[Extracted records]
============================================================
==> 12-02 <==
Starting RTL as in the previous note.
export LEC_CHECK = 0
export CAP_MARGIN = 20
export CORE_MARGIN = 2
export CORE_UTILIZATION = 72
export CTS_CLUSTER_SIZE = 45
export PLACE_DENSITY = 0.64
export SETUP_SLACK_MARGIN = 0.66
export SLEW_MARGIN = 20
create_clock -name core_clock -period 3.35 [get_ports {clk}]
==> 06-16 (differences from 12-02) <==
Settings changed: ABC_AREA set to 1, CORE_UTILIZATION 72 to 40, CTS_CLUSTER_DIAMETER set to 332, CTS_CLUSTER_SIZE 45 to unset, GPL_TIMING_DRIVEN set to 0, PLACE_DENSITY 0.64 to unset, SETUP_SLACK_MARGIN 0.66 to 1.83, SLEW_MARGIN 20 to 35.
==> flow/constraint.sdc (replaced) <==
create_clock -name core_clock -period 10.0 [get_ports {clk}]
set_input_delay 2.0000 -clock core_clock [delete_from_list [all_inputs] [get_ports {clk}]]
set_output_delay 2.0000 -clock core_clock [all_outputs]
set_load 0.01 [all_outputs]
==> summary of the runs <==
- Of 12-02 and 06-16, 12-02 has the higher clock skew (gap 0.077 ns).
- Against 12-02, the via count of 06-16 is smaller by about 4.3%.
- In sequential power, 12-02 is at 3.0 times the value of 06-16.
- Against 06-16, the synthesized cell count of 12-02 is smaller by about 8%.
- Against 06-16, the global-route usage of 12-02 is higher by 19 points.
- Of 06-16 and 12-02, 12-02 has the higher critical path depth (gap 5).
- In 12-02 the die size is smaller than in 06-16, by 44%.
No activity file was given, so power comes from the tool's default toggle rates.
## mainModule
module mainModule(
		input clk, input reset,
		output [31:0] imem_addr, input [31:0] imem_data,
		output wb_alu_we, output [2:0] wb_alu_rd, output [31:0] wb_alu_data,
		output wb_mem_we, output [2:0] wb_mem_rd, output [7:0] wb_mem_data,
		output [3:0] flags
	);
	wire IF_flush, ID_flush, EX_flush; 
	wire pcWrite, p1_pipeline_regWrite;
	wire p2_pipeline_regWrite, p2_pipeline_stall;
	wire hu_pcWrite, hu_p1_regWrite, hu_stall;
	wire p3_pipeline_regWrite = 1'b1;
	wire [1:0]  f_mem_reg_rn_sel, f_alu_reg_rm_sel, f_alu_reg_rn_sel;	 
	wire [1:0] f_mem_reg_rd_sel;
	wire f_memStage_mem_rd_sel;
	wire [31:0] p2_pc_branchTarget, pc_jumpTarget; 
	wire [1:0] pcSrc;
	wire [15:0] p1_aluInstr, p1_memInstr;  
	wire [31:0] p1_pc_plus4;
	IFStage the_IFStage(
		clk, reset, p1_pipeline_regWrite, IF_flush, 
		pcWrite, 	p2_pc_branchTarget, pc_jumpTarget, 
		pcSrc,  
		p1_aluInstr, p1_memInstr, p1_pc_plus4,
		imem_addr, imem_data
	);
	wire p2_memRead, p2_memWrite, p2_alu_regWrite, p2_mem_regWrite, p2_flag_regWrite;
	wire p2_aluOp, p2_aluSrcB;
	wire p2_isBranch, p2_isJump; 
	wire p3_memRead, p3_memWrite, p3_alu_regWrite, p3_mem_regWrite;
	wire p4_alu_regWrite, p4_mem_regWrite;
	wire [2:0] p2_alu_rm, p2_alu_rn, p2_alu_rd, p2_mem_rn, p2_mem_rd;
	wire [2:0] p3_alu_rd, p3_mem_rd;
	wire [2:0] p4_alu_rd, p4_mem_rd;
	wire [31:0] p2_alu_reg_rm, p2_alu_reg_rn, p2_mem_reg_rn, p2_mem_reg_rd;  
	wire [31:0] p2_alu_imm, p2_memOffset;
	wire [7:0] p3_mem_reg_rd;
	wire [31:0] p3_alu_aluOut, p3_mem_address;
	wire [31:0] p4_alu_aluOut, p4_mem_memOut;
	wire [31:0] f_mem_reg_rn_1, f_mem_reg_rn_2, f_mem_reg_rn_3;	 
	wire [7:0] f_mem_reg_rd_1, f_mem_reg_rd_2, f_mem_reg_rd_3;		 
	wire [31:0] f_alu_reg_rm_1, f_alu_reg_rm_2, f_alu_reg_rm_3;	 
	wire [31:0] f_alu_reg_rn_1, f_alu_reg_rn_2, f_alu_reg_rn_3; 	 
	wire [7:0] f_memStage_mem_reg_rd;	
	assign f_mem_reg_rn_1 = p3_alu_aluOut; assign f_mem_reg_rn_2 = p4_alu_aluOut; assign f_mem_reg_rn_3 = p4_mem_memOut;
	assign f_alu_reg_rm_1 = p3_alu_aluOut; assign f_alu_reg_rm_2 = p4_alu_aluOut; assign f_alu_reg_rm_3 = p4_mem_memOut;
  ...
Size in the first run: about 4400 cells after synthesis, about 620 flip-flops, roughly 120 I/O pins.
Settings: LEC_CHECK=0, CAP_MARGIN=5, CORE_MARGIN=2, CORE_UTILIZATION=49, CTS_CLUSTER_DIAMETER=188, GPL_ROUTABILITY_DRIVEN=1, HOLD_SLACK_MARGIN=-0.02, PLACE_DENSITY=0.6, SLEW_MARGIN=20; clock period 5.98 ns.
run.sh (not shown) runs the stock make flow with config.mk's settings and CLKGATE_MAP_FILE=.
The starting point completed, yet does not pass: negative setup slack.
Edit:
Settings changed: CAP_MARGIN 5 to 20, CORE_UTILIZATION 49 to 55, CTS_CLUSTER_DIAMETER 188 to default, GPL_ROUTABILITY_DRIVEN 1 to default, HOLD_SLACK_MARGIN -0.02 to default, PLACE_DENSITY 0.6 to default.
Clock period 5.98 ns to 4.58 ns, I/O delays scaled along.
Effect:
- The new run ran to the end with violations: negative setup slack
- sequential power came out higher by 30%
- clock-buffer cell count climbs by 5
- final cell count grows by 2.7%
- combinational power went up by 43%
- worst hold slack barely changes


Starting RTL as in the previous note.
clock: 5.92 ns
lec_check: 0
cap_margin: 20
core_margin: 2
core_utilization: 72
cts_cluster_size: 31
place_density_lb_addon: 0.0
setup_slack_margin: 1.7
slew_margin: 20
The baseline finished but failed the layout checks on setup timing.
Rerun with:
CORE_UTILIZATION = 59   (was 72)
CTS_CLUSTER_SIZE = not set   (was 31)
PLACE_DENSITY_LB_ADDON = not set   (was 0.0)
SETUP_SLACK_MARGIN = not set   (was 1.7)
clock period = 4.58 ns   (was 5.92 ns; I/O delays follow)
=> The new run finished but failed the layout checks on setup timing. Critical path depth came out lower by 2. Fmax is higher by 2.4%. Cell count is higher by about 7%. Core utilization decreases by 12 points. Die area climbs by 22%. Design area grows by about 4.3%. Register-to-register slack gets worse by 1200 ps. Wire length grows by about 0.7%. Total power rose by 33%. Global-route usage decreases by 8.6 points.
Rerun with:
CORE_UTILIZATION = 40   (was 59)
PLACE_DENSITY = 0.6   (was not set)
clock period = 10.0 ns   (was 4.58 ns; I/O delays follow)
Outcome: The changed run completed without violations. Clock power went down by 57%. Count of clock-buffer cells in the layout increases by 16. Die area came out higher by 47%.
Rerun with:
CORE_UTILIZATION = 47   (was 40)
clock period = 8.25 ns   (was 10.0 ns; I/O delays follow)
=>
- global-route usage came out higher by 4.8 points
- setup slack degrades by 1200 ps
- total power came out higher by about 20%
- sequential power came out higher by about 20%
- design area hardly moves
- register-to-register slack degrades by 1200 ps
- via count came out higher by about 0.64%
- hold slack is about the same


Setup of v39:
mainModule again, from the RTL that the note above started with.
Settings: LEC_CHECK=0, CAP_MARGIN=20, CELL_PAD_IN_SITES_GLOBAL_PLACEMENT=0, CORE_MARGIN=2, CORE_UTILIZATION=72, CTS_CLUSTER_DIAMETER=245, MAX_ROUTING_LAYER=met4, MIN_ROUTING_LAYER=met1, PLACE_DENSITY=0.64, SETUP_SLACK_MARGIN=-0.36, SLEW_MARGIN=20; clock period 4.58 ns.
The flow for v39 finished, though final verification flagged negative setup slack.
diff inputs: v39 => v30
- setting HOLD_SLACK_MARGIN to -0.08 for the first time
- changing CTS_CLUSTER_DIAMETER from 245 to 177
## What came out
v30 against v39: post-layout minimum cycle time now sits at about the same level; via count now sits at about the same level; H-tree level count now sits at about the same level. In v30 the implementation completed, yet the final layout does not meet the checks, the culprit being negative setup slack. As far as final routed DRC violation total goes, v30 and v39 are indistinguishable; the numbers are identical.
Input-level comparison between v12 and v30:
- SETUP_SLACK_MARGIN: -0.36 -> unset
- CORE_UTILIZATION: 72 -> 53
- HOLD_SLACK_MARGIN: -0.08 -> unset
- TNS_END_PERCENT: unset -> 15
- MAX_ROUTING_LAYER: met4 -> unset
- CTS_CLUSTER_DIAMETER: 177 -> 245
- the clock period (ns, I/O delays scaled along): 4.58 -> 2.66
## What came out
Across v30 and v12, no clean finish was achieved.
Diff v12..v30 | portion of the layout cell area used by clock cells | negligible
Re setup slack: v12 is 1.90 ns down on v30.
| total die area | v12 vs v30 | worse |
v12 ends up with a total leakage power that is 9.4% higher than in v30.
v12: switching part of the total is 1.4 points lower than what v30 reported.
[diff] cell area, v12 relative to v30: regression
v12 against v30; placed instance area is up by a few percent.
Power figures rest on the tool's default switching activity, not on a simulated workload.
run 1:
==> flow/design.v (excerpt) <==
module cordic_native(
    I_rst_n,                 
    I_clk,                   
    I_init_phase,            
    I_change_phase,           
    I_inc_phase,             
    O_cos,                   
    O_sin                    
    );
Size: roughly 4200 cells after synthesis, ~550 flip-flops.
clock: 7.3 ns
lec_check: 0
cap_margin: 15
cell_pad_in_sites_detail_placement: 0
cell_pad_in_sites_global_placement: 2
core_aspect_ratio: 1.92
core_margin: 9
core_utilization: 66
cts_cluster_diameter: 226
gpl_routability_driven: 0
hold_slack_margin: 0.15
max_routing_layer: met4
min_routing_layer: met2
place_density: 0.79
setup_slack_margin: 1.37
slew_margin: 20
tns_end_percent: 25
run.sh (not shown) runs the stock make flow with config.mk's settings and CLKGATE_MAP_FILE=.
Run status, run 1: aborted in global placement without I/O, error GPL-0301
### run 1 -> run 2
- removing CTS_CLUSTER_DIAMETER (formerly 226)
- removing MIN_ROUTING_LAYER (formerly met2)
- removing PLACE_DENSITY (formerly 0.79)
- removing CELL_PAD_IN_SITES_GLOBAL_PLACEMENT (formerly 2)
- removing TNS_END_PERCENT (formerly 25)
- setting PLACE_DENSITY_LB_ADDON to 0.26 for the first time
- removing MAX_ROUTING_LAYER (formerly met4)
- changing CORE_MARGIN from 9 to 10
- changing CORE_UTILIZATION from 66 to 43
- changing SETUP_SLACK_MARGIN from 1.37 to -0.1
- removing HOLD_SLACK_MARGIN (formerly 0.15)
- removing GPL_ROUTABILITY_DRIVEN (formerly 0)
- removing CORE_ASPECT_RATIO (formerly 1.92)
- changing the clock period (ns, I/O delays scaled along) from 7.3 to 5.49
--- outcome ---
Run 2 completed every stage of the flow, and the final layout passed the timing, DRC and antenna checks. Sequential element share of the synthesized area came out exactly the same in run 1 and run 2. Status: total of flip-flops plus latches after synthesis parity (run 1, run 2). Run 2 ends up with lower height of the chip than run 1 does. Compared to run 1, run 2 has number of standard-cell rows in the floorplan 12 lower.
Input changes introduced in run 3 (baseline for comparison: run 2):
- a change of CORE_MARGIN from 10 to 2
- an added CTS_CLUSTER_SIZE of 32
- a deleted PLACE_DENSITY_LB_ADDON that had been 0.26
- a change of CORE_UTILIZATION from 43 to 72
- a change of CAP_MARGIN from 15 to 20
- a deleted CELL_PAD_IN_SITES_DETAIL_PLACEMENT that had been 0
- a change of SETUP_SLACK_MARGIN from -0.1 to 0.51
- a change of the clock period (ns, I/O delays scaled along) from 5.49 to 3.32
### Flow results
Run 2 → run 3: design area went up 16%; vias per cell went up 1.8; post-route worst setup slack went down 1.69 ns.
Both conditions hold for run 2: the flow ran to the end and the final layout passed the timing, DRC and antenna checks.
Run 3: complete, dirty (negative setup slack)
From run 2 to run 3 the numbers moved as follows: total inserted antenna cells +6, total congestion overflow after global routing closely matched the old numbers.
Worst hold slack after final layout ends up lower on run 3.
Delta (run 3 minus run 2): routed wire length climbed 81%, aggregate negative setup slack dropped 1.72 ns, die area dropped 46%.
Modified inputs, run 4 compared to run 3
- changing CORE_UTILIZATION from 72 to 23
- removing CTS_CLUSTER_SIZE (formerly 32)
- removing SETUP_SLACK_MARGIN (formerly 0.51)
- changing the clock period (ns, I/O delays scaled along) from 3.32 to 4.1
==> results <==
Run 4 closes out successfully: all stages finished, all timing, DRC and antenna checks passed. First-pass GRT wire length: run 4 lower than run 3. Setup WNS run 3 -> run 4: better.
============================================================
REQUIRED ACTION:
Your reply is to repeat, unchanged, the lines above running from the one with "- Against 12-02, the" up to and including the one with "- In 12-02 the".

WRITTEN ANSWER:
- Against 12-02, the via count of 06-16 is smaller by about 4.3%.
- In sequential power, 12-02 is at 3.0 times the value of 06-16.
- Against 06-16, the synthesized cell count of 12-02 is smaller by about 8%.
- Against 06-16, the global-route usage of 12-02 is higher by 19 points.
- Of 06-16 and 12-02, 12-02 has the higher critical path depth (gap 5).
- In 12-02 the die size is smaller than in 06-16, by 44%.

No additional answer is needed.